### Problem to solve
In the listing that follows, locate the line containing "CORE_ASPECT_RATIO = 0.5" and the line containing "metrics.txt, run 2". Retype exactly those two lines and every line between them, and nothing more.

### Provided information
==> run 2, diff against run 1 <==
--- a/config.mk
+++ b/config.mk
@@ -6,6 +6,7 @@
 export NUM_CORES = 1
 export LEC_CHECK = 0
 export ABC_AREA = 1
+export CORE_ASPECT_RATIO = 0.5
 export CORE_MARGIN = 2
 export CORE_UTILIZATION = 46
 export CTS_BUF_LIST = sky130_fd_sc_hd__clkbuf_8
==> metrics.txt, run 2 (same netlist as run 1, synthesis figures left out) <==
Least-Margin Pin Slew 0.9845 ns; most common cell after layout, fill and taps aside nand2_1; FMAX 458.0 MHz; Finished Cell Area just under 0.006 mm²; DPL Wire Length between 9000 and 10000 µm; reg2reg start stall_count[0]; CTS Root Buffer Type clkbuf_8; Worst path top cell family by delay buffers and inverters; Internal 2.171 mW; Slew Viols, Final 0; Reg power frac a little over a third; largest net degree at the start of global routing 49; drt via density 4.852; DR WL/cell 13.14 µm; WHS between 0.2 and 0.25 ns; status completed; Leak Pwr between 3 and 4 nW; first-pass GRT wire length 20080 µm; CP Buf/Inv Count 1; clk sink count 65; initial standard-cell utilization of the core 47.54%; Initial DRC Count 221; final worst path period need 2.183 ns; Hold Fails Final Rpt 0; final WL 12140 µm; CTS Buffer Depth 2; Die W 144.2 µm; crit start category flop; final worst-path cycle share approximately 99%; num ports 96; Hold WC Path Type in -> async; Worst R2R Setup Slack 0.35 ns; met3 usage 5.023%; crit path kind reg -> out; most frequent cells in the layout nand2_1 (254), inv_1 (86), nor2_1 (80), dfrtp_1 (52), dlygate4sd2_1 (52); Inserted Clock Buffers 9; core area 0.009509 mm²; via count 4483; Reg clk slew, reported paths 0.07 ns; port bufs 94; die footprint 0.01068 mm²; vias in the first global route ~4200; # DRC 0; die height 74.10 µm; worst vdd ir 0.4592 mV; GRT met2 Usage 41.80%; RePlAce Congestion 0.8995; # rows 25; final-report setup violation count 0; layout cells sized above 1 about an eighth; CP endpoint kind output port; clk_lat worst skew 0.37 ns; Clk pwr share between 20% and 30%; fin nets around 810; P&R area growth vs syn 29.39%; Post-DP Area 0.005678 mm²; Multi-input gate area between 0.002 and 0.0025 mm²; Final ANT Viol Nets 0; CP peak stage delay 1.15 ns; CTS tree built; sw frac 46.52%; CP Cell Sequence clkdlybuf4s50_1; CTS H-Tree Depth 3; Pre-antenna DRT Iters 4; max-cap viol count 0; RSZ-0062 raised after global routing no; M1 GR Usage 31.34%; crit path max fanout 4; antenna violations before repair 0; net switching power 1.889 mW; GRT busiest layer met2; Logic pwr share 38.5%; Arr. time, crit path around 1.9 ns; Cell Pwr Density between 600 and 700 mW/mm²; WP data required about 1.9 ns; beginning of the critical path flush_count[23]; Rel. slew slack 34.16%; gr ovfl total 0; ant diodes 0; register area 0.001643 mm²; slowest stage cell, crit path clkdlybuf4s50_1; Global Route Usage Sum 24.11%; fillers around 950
## config.mk

```make
export PLATFORM = sky130hd
export DESIGN_NAME = sram_req_bridge
export DESIGN_NICKNAME = d
export VERILOG_FILES = /design/src/rtl/sram_req_bridge.sv
export SDC_FILE = /design/constraint.sdc
export NUM_CORES = 1
export LEC_CHECK = 0
export CAP_MARGIN = 20
export CORE_MARGIN = 2
export CORE_UTILIZATION = 45
export DETAILED_ROUTE_END_ITERATION = 6
export GPL_ROUTABILITY_DRIVEN = 1
export PLACE_DENSITY = 0.86
export SETUP_SLACK_MARGIN = 0.15
export SYNTH_ARGS = -nofsm -noshare
export SYNTH_HDL_FRONTEND = slang
export SYNTH_SLANG_ARGS = --single-unit
```

## constraint.sdc

```tcl
create_clock -name clk -period 4.5 [get_ports clk]
set_clock_uncertainty 0.05 [all_clocks]
set_input_delay 0.675 -clock clk [delete_from_list [all_inputs] [get_ports clk]]
set_output_delay 0.675 -clock clk [all_outputs]
set_load 0.02 [all_outputs]
```
File: src/rtl/cru_bit_latch.sv
`default_nettype none
// ============================================================================
// Module   : cru_bit_latch
// Purpose  : CRU output-bit latch with low-pulse width filtering.
// Revision : 1.0 - initial release
// ============================================================================
module cru_bit_latch #(
    parameter logic [15:0] BASE_ADDR   = 16'h1300,
    parameter int unsigned MIN_LOW     = 1,
    parameter logic [15:0] RESET_VALUE = 16'h0000
) (
    input  logic        phi2,
    input  logic        reset_n,
    input  logic        cruclk,
    input  logic        cruout,
    input  logic [15:0] address_bus,
    output logic [15:0] bits,
    output logic        bit_strobe,
    output logic [3:0]  strobe_index,
    output logic        busy,
    output logic [7:0]  glitch_count
);

    localparam logic [1:0] c_idle      = 2'd0;
    localparam logic [1:0] c_low_wait  = 2'd1;
    localparam logic [1:0] c_commit    = 2'd2;
    localparam logic [1:0] c_wait_high = 2'd3;
    localparam logic [3:0] c_min_low   = 4'(MIN_LOW);

    logic        r_clk_q;
    logic        r_clk_qq;
    logic        r_dat_q;
    logic [15:0] r_adr_q;
    logic        r_armed;

    logic [1:0]  r_state;
    logic [15:0] r_hold_adr;
    logic        r_hold_dat;
    logic [3:0]  r_low_cnt;
    logic [15:0] r_bits;
    logic        r_strobe;
    logic [3:0]  r_strobe_index;
    logic [7:0]  r_glitch_count;

    logic        w_fall;
    logic        w_hit;
    logic [3:0]  w_idx;
    logic [3:0]  w_low_cnt_inc;
    logic        w_unused_ok;

    // r_armed blocks a false edge when cruclk is still low as reset releases:
    // an edge is only valid once cruclk has been seen high after reset.
    always_ff @(posedge phi2) begin
        if (!reset_n) begin
            r_clk_q  <= 1'b1;
            r_clk_qq <= 1'b1;
            r_dat_q  <= 1'b0;
            r_adr_q  <= 16'h0000;
            r_armed  <= 1'b0;
        end else begin
            r_clk_q  <= cruclk;
            r_clk_qq <= r_clk_q;
            r_dat_q  <= cruout;
            r_adr_q  <= address_bus;
            r_armed  <= r_armed | cruclk;
        end
    end

    assign w_fall        = r_clk_qq & ~r_clk_q & r_armed;
    assign w_hit         = (r_hold_adr[15:5] == BASE_ADDR[15:5]);
    assign w_idx         = r_hold_adr[4:1];
    assign w_low_cnt_inc = r_low_cnt + 4'd1;
    assign w_unused_ok   = &{1'b0, r_hold_adr[0]};

    always_ff @(posedge phi2) begin
        if (!reset_n) begin
            r_state        <= c_idle;
            r_hold_adr     <= 16'h0000;
            r_hold_dat     <= 1'b0;
            r_low_cnt      <= 4'd0;
            r_bits         <= RESET_VALUE;
            r_strobe       <= 1'b0;
            r_strobe_index <= 4'd0;
            r_glitch_count <= 8'h00;
        end else begin
            r_strobe <= 1'b0;
            case (r_state)
                c_idle: begin
                    if (w_fall) begin
                        r_hold_adr <= r_adr_q;
                        r_hold_dat <= r_dat_q;
                        r_low_cnt  <= 4'd1;
                        r_state    <= (c_min_low == 4'd1) ? c_commit : c_low_wait;
                    end
                end
                c_low_wait: begin
                    if (r_clk_q) begin
                        if (r_glitch_count != 8'hFF) begin
                            r_glitch_count <= r_glitch_count + 8'd1;
                        end
                        r_state <= c_idle;
                    end else begin
                        r_low_cnt <= w_low_cnt_inc;
                        if (w_low_cnt_inc == c_min_low) begin
                            r_state <= c_commit;
                        end
                    end
                end
                c_commit: begin
                    if (w_hit) begin
                        r_bits[w_idx]  <= r_hold_dat;
                        r_strobe_index <= w_idx;
                        r_strobe       <= 1'b1;
                    end
                    r_state <= c_wait_high;
                end
                c_wait_high: begin
                    // One write per low pulse regardless of its length.
                    if (r_clk_q) begin
                        r_state <= c_idle;
                    end
                end
                default: r_state <= c_idle;
            endcase
        end
    end

    assign bits         = r_bits;
    assign bit_strobe   = r_strobe;
    assign strobe_index = r_strobe_index;
    assign glitch_count = r_glitch_count;
    assign busy         = (r_state != c_idle);

endmodule
`default_nettype wire

File: config.mk
export PLATFORM = sky130hd
export DESIGN_NAME = cru_bit_latch
export DESIGN_NICKNAME = d
export VERILOG_FILES = /design/src/rtl/cru_bit_latch.sv
export SDC_FILE = /design/constraint.sdc
export NUM_CORES = 1
export LEC_CHECK = 0
export ABC_AREA = 0
export CAP_MARGIN = 20
export CORE_MARGIN = 2
export CORE_UTILIZATION = 24
export CTS_BUF_LIST = sky130_fd_sc_hd__clkbuf_8
export DETAILED_ROUTE_END_ITERATION = 10
export MAX_ROUTING_LAYER = met4
export PLACE_DENSITY_LB_ADDON = 0.25
export SLEW_MARGIN = 30
export SYNTH_ARGS = -nofsm -noshare
export SYNTH_HDL_FRONTEND = slang
export SYNTH_SLANG_ARGS = --single-unit
File: constraint.sdc
create_clock -name phi2 -period 1.6 [get_ports phi2]
set_input_delay 0.48 -clock phi2 [delete_from_list [all_inputs] [get_ports phi2]]
set_output_delay 0.48 -clock phi2 [all_outputs]
set_load 0.05 [all_outputs]
==> summary.md, run 1 <==
| Metric | Value |
|---|---|
| Routed WL per cell | around 12 um |
| Largest net degree at the start of global routing | 22 |
| Clock power share | 0.437 |
| Switch share | 0.2081 |
| Worst Setup End Kind | output port |
| Placed Area | 0.003766 sq mm |
| Vias in the first global route | 2,036 |
| Drt first-iter violations | 57 |
| H-tree depth | 3 |
| Fin. max-slew vios | 0 |
| Vias per inst | ~4.3 |
| Highest-delay cell along the critical path | dfxtp_4 |
| Power Density | between 800 and 900 mW/mm^2 |
| Worst slew pin tran | 357.3 ps |
| RSZ-0062 raised after global routing | true |
| Antenna-violating nets left | 0 |
| Final Util | 0.3683 |
| WP data arrival | 1100 ps |
| Netlist cell types | 43 |
| Post-synth ARST share | 0 |
| Clock root cell | clkbuf_8 |
| CTS Hold Bufs | 0 |
| CP Max Fanout | 4 |
| Finish-stage setup viols | 0 |
| Fin area | a little over 0.004 sq mm |
| Routability congestion estimate | roughly 0.77 |
| Prevailing post-synth register cell | dfxtp_1 |
| Setup ws final | about 23 ps |
| Total track usage | 0.1033 |
| Fmax | 634.3 MHz |
| Max_cap viols | 0 |
| Post-Synthesis Net Count | 302 |
| Die width | 110.5 um |
| DRT Pass-1 Iters | 4 |
| Pre-CTS setup slack | -55.96 ps |
| Sequential power share | 0.511 |
| Vias | ~2,100 |
| Flops & latches, synth | 70 |
| Antenna Cells | 0 |
| Num rows | 38 |
| CTS tree | yes |
| Port Buffers | between 40 and 50 |
| Worst hold path class | reg2reg |
| Post-layout min period | ~1600 ps |
| Leak Pwr | between 0.0015 and 0.002 uW |
| Nets | 367 |
| Area grow syn2layout | 48.07% |
| Synth Area per Inst | 9.749 sq um |
| Die Span Y | 110.5 um |
| Routed WL | between 5000 and 6000 um |
| Psw | 730.5 uW |
| Ys Warns | 0 |
| Die ar. | roughly 0.012 sq mm |
| Max_slew headroom | 0.7613 |
| Outcome | finished clean |
| Initial Utilization | 0.2487 |
| Pint | 2781 uW |
| Worst setup SP type | register |
| Clk_lat worst skew | approximately 340 ps |
| Share of cells above drive strength 1 | 0.2321 |
| Global-route wire length before repair | just under 10,000 um |
| IO Pins | 50 |
| Slowest stage delay, CP | 360 ps |
| Final hold vios | 0 |
| Tot Pwr | 3511 uW |
| CP Data Required Time | between 1000 and 1500 ps |
| VDD IR-drop max | roughly 350 uV |
| Hold Slack | 469.5 ps |
| Congestion Overflow GR | 0 |
| CP Cell Sequence | or2_4, buf_12 |
| CP Buf/Inv Count | 1 |
| Syn Inst Count | approximately 280 |
| Clk slew on worst S/H paths | 70 ps |
| Post-synth EDFFs | 0 |
| FILL cells | roughly 1,100 |
| Max Root-Sink Buffers | 2 |
| Final Cycle Share | 0.9854 |
| Core ar. | 0.01094 sq mm |
| Post-Syn Area | around 0.0027 sq mm |
| Crit path kind | reg2out |
| Sequential share of the synthesized area | 0.5152 |
| Initial antenna violation count | 0 |
| Comb power frac | 0.053 |
| TritonCTS Buffers | 9 |
| # clock sinks | 70 |
| Largest delay share family, worst path | flip-flops |
| # DRC | 0 |
| Detailed placement HPWL | ~4200 um |
| Clock Skew | slightly below 9 ps |
## metal layers
metal	up-vias	track usage	wire [um]
met2	38	0.1530	2716
met3	10	0.02031	171
met1	968	0.1330	2797
li1	1073	-	-
met5	-	-	0
met4	0	0.05500	137
## synth_stat cells, types with 2 or more instances
library cell  instances  share of area
nand3_1              16          0.029
dfxtp_1              70           0.52
nor3_1                2         0.0037
buf_4                 2         0.0055
a21oi_1               5         0.0092
nand2_1              29          0.040
nand4_1               7          0.016
a31oi_1               2         0.0046
o21ai_0               7          0.013
xnor2_1               3         0.0097
ha_1                  3          0.014
clkbuf_1              7         0.0097
inv_1                 5         0.0069
nor2_1               30          0.041
nor2b_1               5          0.011
mux2i_1              38           0.14
buf_1                 2         0.0028
and2_1               20          0.046
nand2b_1              2         0.0046
## worst paths after layout
check	from	cells past startpoint	slack, ps	endpoint
worst max-delay path	r_state[0]	2	20	busy
worst min register to register	r_adr_q[3]	2	470	r_hold_adr[3]
worst min-delay path	r_adr_q[3]	2	470	r_hold_adr[3]
worst max register to register	r_state[0]	5	70	r_low_cnt[2]
## area by class of cell
cell class / count / area, sq um / area share
Clock buffer: 10 / 137.6 / 0.03417
Clock inverter: 6 / 77.57 / 0.01926
Sequential cell: 70 / 1421 / 0.3529
Tap cell: 140 / 175.2 / 0.04349
Timing Repair Buffer: 68 / 955.9 / 0.2373
Inverter: 6 / 22.52 / 0.005592
Multi-Input combinational cell: 189 / 1237 / 0.3072
## worst min-delay path, cell delays in order (launching register included)
cell	delay, ps
dfxtp_1	310
mux2i_1	60
nor2_1	70
## cell usage in the layout (no fill, tap or decap), types with 2 or more instances in the layout
master and count:
a21oi_1 5, a31oi_1 2, and2_1 20, buf_12 32, buf_4 18, bufinv_16 2
clkbuf_8 10, clkdlybuf4s50_1 18, clkinv_2 2, dfxtp_1 62, dfxtp_2 4, dfxtp_4 4
ha_1 2, inv_1 7, mux2i_1 38, nand2_1 29, nand2b_1 2, nand3_1 16
nand4_1 7, nor2_1 29, nor2b_1 5, o21ai_0 6, xnor2_1 3
## logic make-up (layout without fill, tap and decap cells)
kind of cell             Yosys count  count (layout)  share of synthesized area
flip-flops                        70              70                     0.5152
buffers and inverters             20              90                    0.03956
AO/OA/AOI/OAI                     20              20                    0.04462
AND/OR/NAND/NOR                  124             124                     0.2341
XOR/XNOR                           4               4                    0.01288
adder cells (fa/ha/maj)            3               3                    0.01380
multiplexers                      38              38                     0.1398
## power groups by stage
stage | logic (uW) | clock network, uW | registers, uW
global placement | 178 | 0 | 1840
CTS | 187 | 1590 | 1790
detailed placement | 181 | 0 | 1840
floorplan | 91.9 | 0 | 1830
finish | 184 | 1530 | 1790
global route | 203 | 1660 | 1800
## through the flow
step	setup TNS [ps]	instances
detailed placement	-340.7	469
global placement	-162.9	469
global route	-12.10	489
finish	0	489
floorplan	0	279
CTS	-4.258	488
## registers in the layout, summed over array words and instances, names as in the netlist
name and count:
bits 16, r_adr_q 15, r_hold_adr 15, glitch_count 8, r_low_cnt 4, strobe_index 4, r_state 2, bit_strobe 1
r_armed 1, r_clk_q 1, r_clk_qq 1, r_dat_q 1, r_hold_dat 1
## what timing repair did
action | CTS | global route
gates resized for setup | 4 | 3
gates cloned | 0 | 0
pin swaps | 0 | 3
setup endpoints to repair | 1 | 8
buffers inserted | 3 | 1
No activity file was read; power rests on OpenSTA's default activity.
==> inputs of run 2 (changes only) <==
- CELL_PAD_IN_SITES_DETAIL_PLACEMENT: unset -> 0
- CELL_PAD_IN_SITES_GLOBAL_PLACEMENT: unset -> 2
==> run 2 against run 1 <==
  * Routed wire length is 7.0% higher
  * Design area up 2.0%
  * Largest power group unchanged
  * Utilization up 0.72 points
==> summary.md, run 2 (same netlist as run 1, synthesis figures left out) <==
| Metric | Value |
|---|---|
| Met3 Usage GRT | 0.03293 (+0.01262) |
| Clk_lat worst skew | 340 ps (about the same) |
| Max_cap viols | 0 (unchanged) |
| # DRC | 0 (unchanged) |
| Crit path kind | reg2out |
| Initial antenna violation count | 0 (unchanged) |
| TritonCTS Buffers | 9 (unchanged) |
| Max Root-Sink Buffers | 2 (unchanged) |
| Initial Utilization | 0.2487 (unchanged) |
| Final Util | 0.3755 (+0.007208) |
| CP Max Fanout | 4 (unchanged) |
| Power Density | 783.5 mW/mm^2 (-10%) |
| VDD IR-drop max | 264.3 uV (-25%) |
| FILL cells | 1,123 (+4.2%) |
| IO Pins | 50 (unchanged) |
| Max reg flops | 16 (unchanged) |
| Die Span Y | 110.5 um (unchanged) |
| Die width | 110.5 um (unchanged) |
| Global-route wire length before repair | 10,310 um (+4.0%) |
| WP data arrival | 1090 ps (about the same) |
| Post-layout min period | 1569 ps (-7.431 ps) |
| Clock root cell | clkbuf_8 |
| Worst Setup End Kind | output port |
| Final Cycle Share | 0.9808 (-0.004644) |
| CP Data Required Time | 1120 ps (about the same) |
| Share of cells above drive strength 1 | 0.2571 (+0.02497) |
| Worst setup SP type | register |
| RSZ-0062 raised after global routing | true |
| Commonest non-fill, non-tap cell in the layout | dfxtp_1 |
| H-tree depth | 3 (unchanged) |
| Setup ws final | 30.78 ps (+7.431 ps) |
| Die ar. | 0.01220 sq mm (unchanged) |
| Routability congestion estimate | 0.7268 (-5.3%) |
| Area grow syn2layout | 50.97% |
| Max_slew headroom | 0.6932 (-0.06812) |
| CTS Hold Bufs | 0 (unchanged) |
| Drt first-iter violations | 76 (+33%) |
| Critical R2R Launch | r_state[0] |
| Routed WL | 6232 um (+7.0%) |
| CTS tree | yes |
| Leak Pwr | 0.001603 uW (+1.6%) |
| Routed WL per cell | 12.62 um (+5.9%) |
| Fin Setup TNS | 0 ps (unchanged) |
| Antenna Cells | 0 (unchanged) |
| CP Cell Sequence | or2_4, buf_12 |
| Clk slew on worst S/H paths | 70 ps (about the same) |
| Detailed placement HPWL | 4220 um (+0.23%) |
| Vias | 2,121 (+1.5%) |
| Fmax | 637.3 MHz (+0.47%) |
| Fin. max-slew vios | 0 (unchanged) |
| DRT Pass-1 Iters | 4 (unchanged) |
| Total track usage | 0.1084 (+0.005135) |
| Largest net degree at the start of global routing | 22 (unchanged) |
| Core ar. | 0.01094 sq mm (unchanged) |
| Nets | 372 (+1.4%) |
| # clock sinks | 70 (unchanged) |
| Slowest stage delay, CP | 340 ps (-20 ps) |
| Congestion Overflow GR | 0 (unchanged) |
| GR peak layer | met2 |
| Critical Path Source | r_state[1] |
| Num rows | 38 (unchanged) |
| Outcome | finished clean |
| Clock Skew | 7.934 ps (-0.8832 ps) |
| Highest-delay cell along the critical path | dfxtp_2 |
| Worst slew pin tran | 459.3 ps (+102.0 ps) |
| Met2 Resource Use GR | 0.1583 (+0.005317) |
| Pre-CTS setup slack | -42.47 ps (+13.49 ps) |
| Port Buffers | 48 (unchanged) |
| Finish-stage setup viols | 0 (unchanged) |
| Antenna-violating nets left | 0 (unchanged) |
| Vias in the first global route | 2,050 (+0.69%) |
| Vias per inst | 4.294 (+0.50%) |
| Worst Min Path Start | r_adr_q[10] |
| Most frequent cells in the layout | 61 x dfxtp_1, 38 x mux2i_1, 34 x buf_12 |
| Met1 usage in global routing | 0.1395 (+0.006440) |
| Tot Pwr | 3217 uW (-8.4%) |
| Final hold vios | 0 (unchanged) |
| Worst hold path class | reg2reg |
-- run 2: changes by cell type in the layout (fill, tap and decap cells not counted), moves of 2 or more --
cell	previous run	this run
bufinv_16	2	0
buf_12	32	34
clkbuf_16	0	2
dfxtp_2	4	6
-- run 2: worst paths after layout --
| check | cells past startpoint | slack, ps | endpoint |
|---|---|---|---|
| max | 2 | 30 | busy |
| min | 2 | 470 | r_hold_adr[10] |
| max reg2reg | 6 | 40 | strobe_index[0] |
| min reg2reg | 2 | 470 | r_hold_adr[10] |
-- run 2: layer usage --
metal | share of wire | wire (um)
met5 | 0 | 0
met4 | 0.013 | 83
met3 | 0.032 | 199
met2 | 0.45 | 2821
met1 | 0.50 | 3128
-- run 2: metrics by stage --
step	std cells	hold WS [ps]	area [sq um]
floorplan	279	439.9	2745
global placement	470	446.0	3799
detailed placement	470	457.6	3799
CTS	488	472.7	3986
global route	494	492.8	4106
finish	494	468.5	4106
-- run 2: critical path: cells and delay by family, from the launching register on --
family	cells	cell delay, ps
AND/OR/NAND/NOR	1	270
flip-flops	1	340
buffers and inverters	1	150
-- run 2: power breakdown --
| part | switching [uW] | leakage (uW) | internal, uW |
|---|---|---|---|
| sequential | 21.5 | 0.000574 | 1770 |
| combinational | 81.8 | 0.000934 | 107 |
| clock | 648 | 0.0000944 | 586 |
-- run 2: final cells by class --
cell class	count	area, sq um	area share
Multi-Input combinational cell	189	1264	0.3077
Clock buffer	10	137.6	0.03352
Sequential cell	70	1420	0.3458
Inverter	6	22.52	0.005484
Tap cell	140	175.2	0.04266
Clock inverter	6	30.03	0.007313
Timing Repair Buffer	73	1057	0.2575
-- run 2: what timing repair did --
item / in CTS / in global routing
gates resized for setup: 3 / 10
gates cloned: 0 / 2
buffers inserted: 2 / 4
pin swaps: 0 / 6
setup endpoints to repair: 1 / 20
hold endpoints to repair: 0 / 0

### Exercise answer
+export CORE_ASPECT_RATIO = 0.5
 export CORE_MARGIN = 2
 export CORE_UTILIZATION = 46
 export CTS_BUF_LIST = sky130_fd_sc_hd__clkbuf_8
==> metrics.txt, run 2 (same netlist as run 1, synthesis figures left out) <==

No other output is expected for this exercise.